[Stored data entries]

`src/logic/mac_pkg.sv`:
```
// shared constants for the multiply-accumulate unit
package mac_pkg;
  localparam int unsigned OPW       = 16;
  localparam int unsigned RESW      = 32;
  localparam logic [2:0] MODE_UMUL  = 3'h0;
  localparam logic [2:0] MODE_UMAC  = 3'h1;
  localparam logic [2:0] MODE_SMUL  = 3'h2;
  localparam logic [2:0] MODE_SMAC  = 3'h3;
  localparam logic [2:0] MODE_RST   = 3'h0;
  // calculation length in machine cycles, never above three
  localparam int unsigned BUSY_FLAG_A_CYC  = 2;
  localparam logic [1:0] BUSY_FLAG_A_LAST  = 2'h1;
  localparam logic [31:0] RES_RST   = 32'h0000_0000;
  localparam logic [15:0] OPD_RST   = 16'h0000;
  // status vector bit positions
  localparam int unsigned ST_BUSY   = 0;
  localparam int unsigned ST_OVF    = 1;
  localparam int unsigned ST_CARRY  = 2;
  localparam int unsigned ST_SIGN   = 3;
  localparam int unsigned ST_ZERO   = 4;
  localparam int unsigned ST_W      = 5;
  localparam logic [4:0] ST_RST     = 5'h00;
endpackage

```
`src/logic/mac_arith.sv`:
```
// combinational product and sum with flag terms
`timescale 1ns/10ps
module mac_arith
(
  // operands
  input  wire logic [15:0] multiplierVal,
  input  wire logic [15:0] multiplicandVal,
  input  wire logic [31:0] addendVal,
  input  wire logic [2:0]  modeSel,
  // outcome
  output logic      [31:0] sumVal,
  output logic             ovfTerm,
  output logic             carryTerm
);
  logic        signedOp;
  logic        accum;
  logic [31:0] prod;
  logic [32:0] wide;

  always_comb
  begin
    signedOp = modeSel[1];
    accum    = modeSel[0];
    // operands widened first so no tool can keep a 16-bit product
    if (signedOp)
      prod = $signed({{16{multiplierVal[15]}}, multiplierVal})
           * $signed({{16{multiplicandVal[15]}}, multiplicandVal});
    else
      prod = {16'h0000, multiplierVal} * {16'h0000, multiplicandVal};
    wide = {1'b0, prod} + {1'b0, (accum ? addendVal : 32'h0000_0000)};
    sumVal = wide[31:0];
    carryTerm = accum & wide[32];
    // overflow only when like signs give an unlike sum
    ovfTerm = accum & signedOp & (prod[31] == addendVal[31])
            & (wide[31] != prod[31]);
  end
endmodule

```
`src/logic/mac_unit.sv`:
```
// top of the 16x16 multiply and multiply-accumulate unit
// Operation
// - mode 000: unsigned 16x16 multiply, unsigned 32-bit product.
// - multiplier, low then high multiplicand; high write starts, replaces result.
// - mode 010: bit 15 of each operand is sign, signed multiply.
// - signed multiply: result bit 31 set when operand signs differ.
// - mode 001: unsigned product plus addend stored as result.
// - after each accumulate the result is copied into the addend.
// - an addend write also changes the result.
// - result-clear zeroes result and addend.
// - mode 011: signed product plus signed addend, signed sum.
// - signed accumulate: bit 31 is sum sign, inverted on overflow.
// - flags update only at completion or result-clear; reading status never alters them. Disabling the unit also clears them.
// - busy reads one only while calculating.
// - overflow on like-sign sum sign change in signed accumulate, else 0.
// - carry out of bit 31 in accumulate, else zero.
// - sign flag equals result bit 31; addend writes leave it.
// - zero flag when a completed result is all zero; result-clear drops it, addend writes leave it.
// - full unsigned or two's-complement operand and result ranges.
// - unit works only while enabled, stays enabled until cleared.
// - result-clear taken only when idle, self-clears after one cycle.
// - next operands may each be written once during a calculation.
`timescale 1ns/10ps
module mac_unit
(
  // clock and reset
  input  wire logic        clk_sys,
  input  wire logic        rst,
  // command bits
  input  wire logic        unitEnableBit,
  input  wire logic [2:0]  arithModeSel,
  input  wire logic        resultClearBit,
  // operand writes, one-cycle strobes with data
  input  wire logic        multiplierLowWr,
  input  wire logic        multiplierHighWr,
  input  wire logic        multiplicandLowWr,
  input  wire logic        multiplicandHighWr,
  input  wire logic [7:0]  wrData,
  // addend write, whole word
  input  wire logic        addendWr,
  input  wire logic [31:0] addendData,
  // results and status
  output logic      [31:0] resultVal,
  output logic      [15:0] multiplierVal,
  output logic      [15:0] multiplicandVal,
  output logic             resultClearEcho,
  output logic             busyFlagA,
  output logic             overflowFlag,
  output logic             carryOutFlag,
  output logic             signFlag,
  output logic             zeroResultFlag
);
  typedef enum logic [0:0] {MAC_IDLE, MAC_BUSY_FLAG_A} mac_state_e;

  mac_state_e  state_r;
  logic [1:0]  cnt_r;
  logic [15:0] mplr_r;
  logic [15:0] mcnd_r;
  logic [7:0]  mcndLow_r;
  logic        lowSeen_r;
  logic [15:0] opA_r;
  logic [15:0] opB_r;
  logic [2:0]  mode_r;
  logic [31:0] addend_r;
  logic [31:0] result_r;
  logic [4:0]  status_r;
  logic        clrEcho_r;
  logic        pend_r;
  logic [31:0] sumVal;
  logic        ovfTerm;
  logic        carryTerm;
  logic        startNow;
  logic        doneNow;
  logic        clrTake;

  ////////////////////////////////////////////////////////////////////////////
  // arithmetic datapath

  mac_arith u_arith
  (
    .multiplierVal   (opA_r),
    .multiplicandVal (opB_r),
    .addendVal       (addend_r),
    .modeSel         (mode_r),
    .sumVal          (sumVal),
    .ovfTerm         (ovfTerm),
    .carryTerm       (carryTerm)
  );

  ////////////////////////////////////////////////////////////////////////////
  // control decode

  // a high byte counts only after its low byte was written
  assign startNow = unitEnableBit & multiplicandHighWr & lowSeen_r;
  assign doneNow  = (state_r == MAC_BUSY_FLAG_A) && (cnt_r == mac_pkg::BUSY_FLAG_A_LAST);
  // clear refused while calculating
  assign clrTake  = unitEnableBit & resultClearBit & ~clrEcho_r
                  & (state_r == MAC_IDLE) & ~pend_r;

  ////////////////////////////////////////////////////////////////////////////
  // operand registers

  // operand writes accepted only while enabled; disable initialises
  always_ff @(posedge clk_sys)
  begin
    if (rst || !unitEnableBit)
    begin
      mplr_r    <= mac_pkg::OPD_RST;
      mcnd_r    <= mac_pkg::OPD_RST;
      mcndLow_r <= 8'h00;
      lowSeen_r <= 1'b0;
    end
    else
    begin
      if (multiplierLowWr)
        mplr_r[7:0] <= wrData;
      if (multiplierHighWr)
        mplr_r[15:8] <= wrData;
      if (multiplicandLowWr)
      begin
        mcndLow_r   <= wrData;
        mcnd_r[7:0] <= wrData;
        lowSeen_r   <= 1'b1;
      end
      else if (multiplicandHighWr)
        lowSeen_r <= 1'b0;
      // a lone high byte is not stored
      if (startNow)
        mcnd_r <= {wrData, mcndLow_r};
    end
  end

  ////////////////////////////////////////////////////////////////////////////
  // sequencer

  // operands are latched at start, so the next set may be loaded once
  // while this one runs; a start during a run is held pending
  always_ff @(posedge clk_sys)
  begin
    if (rst || !unitEnableBit)
    begin
      state_r <= MAC_IDLE;
      cnt_r   <= 2'h0;
      opA_r   <= mac_pkg::OPD_RST;
      opB_r   <= mac_pkg::OPD_RST;
      mode_r  <= mac_pkg::MODE_RST;
      pend_r  <= 1'b0;
    end
    else
    begin
      case (state_r)
        MAC_IDLE:
        begin
          if (startNow || pend_r)
          begin
            state_r <= MAC_BUSY_FLAG_A;
            cnt_r   <= 2'h0;
            opA_r   <= mplr_r;
            opB_r   <= startNow ? {wrData, mcndLow_r} : mcnd_r;
            mode_r  <= arithModeSel;
            pend_r  <= 1'b0;
          end
        end
        MAC_BUSY_FLAG_A:
        begin
          // fixed length well inside the three-cycle budget
          if (doneNow)
            state_r <= MAC_IDLE;
          else
            cnt_r <= cnt_r + 2'h1;
          if (startNow)
            pend_r <= 1'b1;
        end
        default:
          state_r <= MAC_IDLE;
      endcase
    end
  end

  ////////////////////////////////////////////////////////////////////////////
  // result and addend

  // the sum covers all four modes and full ranges
  // sign bits follow from two's complement
  always_ff @(posedge clk_sys)
  begin
    if (rst || !unitEnableBit || clrTake)
    begin
      result_r <= mac_pkg::RES_RST;
      addend_r <= mac_pkg::RES_RST;
    end
    else if (doneNow)
    begin
      result_r <= sumVal;
      if (mode_r[0])
        addend_r <= sumVal;
    end
    else if (addendWr && state_r == MAC_IDLE)
    begin
      // the result register mirrors the new addend
      addend_r <= addendData;
      result_r <= addendData;
    end
  end

  ////////////////////////////////////////////////////////////////////////////
  // status flags

  // flags move only at completion, clear or disable; addend writes leave them
  always_ff @(posedge clk_sys)
  begin
    if (rst || !unitEnableBit || clrTake)
      status_r[mac_pkg::ST_ZERO:mac_pkg::ST_OVF] <= 4'h0;
    else if (doneNow)
    begin
      status_r[mac_pkg::ST_OVF]   <= ovfTerm;
      status_r[mac_pkg::ST_CARRY] <= carryTerm;
      status_r[mac_pkg::ST_SIGN]  <= sumVal[31];
      status_r[mac_pkg::ST_ZERO]  <= (sumVal == 32'h0000_0000);
    end
  end

  // busy high from the cycle after start until completion
  always_ff @(posedge clk_sys)
  begin
    if (rst || !unitEnableBit)
      status_r[mac_pkg::ST_BUSY] <= 1'b0;
    else if (startNow || pend_r)
      status_r[mac_pkg::ST_BUSY] <= 1'b1;
    else if (doneNow)
      status_r[mac_pkg::ST_BUSY] <= 1'b0;
  end

  // the clear bit echoes for one cycle, then drops by itself
  always_ff @(posedge clk_sys)
  begin
    if (rst)
      clrEcho_r <= 1'b0;
    else
      clrEcho_r <= clrTake;
  end

  ////////////////////////////////////////////////////////////////////////////
  // outputs

  always_ff @(posedge clk_sys)
  begin
    if (rst)
    begin
      resultVal       <= mac_pkg::RES_RST;
      multiplierVal   <= mac_pkg::OPD_RST;
      multiplicandVal <= mac_pkg::OPD_RST;
      resultClearEcho <= 1'b0;
    end
    else
    begin
      resultVal       <= result_r;
      multiplierVal   <= mplr_r;
      multiplicandVal <= mcnd_r;
      resultClearEcho <= clrEcho_r;
    end
  end

  always_ff @(posedge clk_sys)
  begin
    if (rst)
    begin
      busyFlagA      <= 1'b0;
      overflowFlag   <= 1'b0;
      carryOutFlag   <= 1'b0;
      signFlag       <= 1'b0;
      zeroResultFlag <= 1'b0;
    end
    else
    begin
      // busy shown at once with the start so software never sees a gap
      busyFlagA      <= status_r[mac_pkg::ST_BUSY] | startNow | pend_r;
      overflowFlag   <= status_r[mac_pkg::ST_OVF];
      carryOutFlag   <= status_r[mac_pkg::ST_CARRY];
      signFlag       <= status_r[mac_pkg::ST_SIGN];
      zeroResultFlag <= status_r[mac_pkg::ST_ZERO];
    end
  end
endmodule

```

- EXERCISE AIM:
Only lines containing the string "signedOp" are needed. Pull each of them out of the records above.

- RESPONSE TO THE TASK:
  logic        signedOp;
    signedOp = modeSel[1];
    if (signedOp)
    ovfTerm = accum & signedOp & (prod[31] == addendVal[31])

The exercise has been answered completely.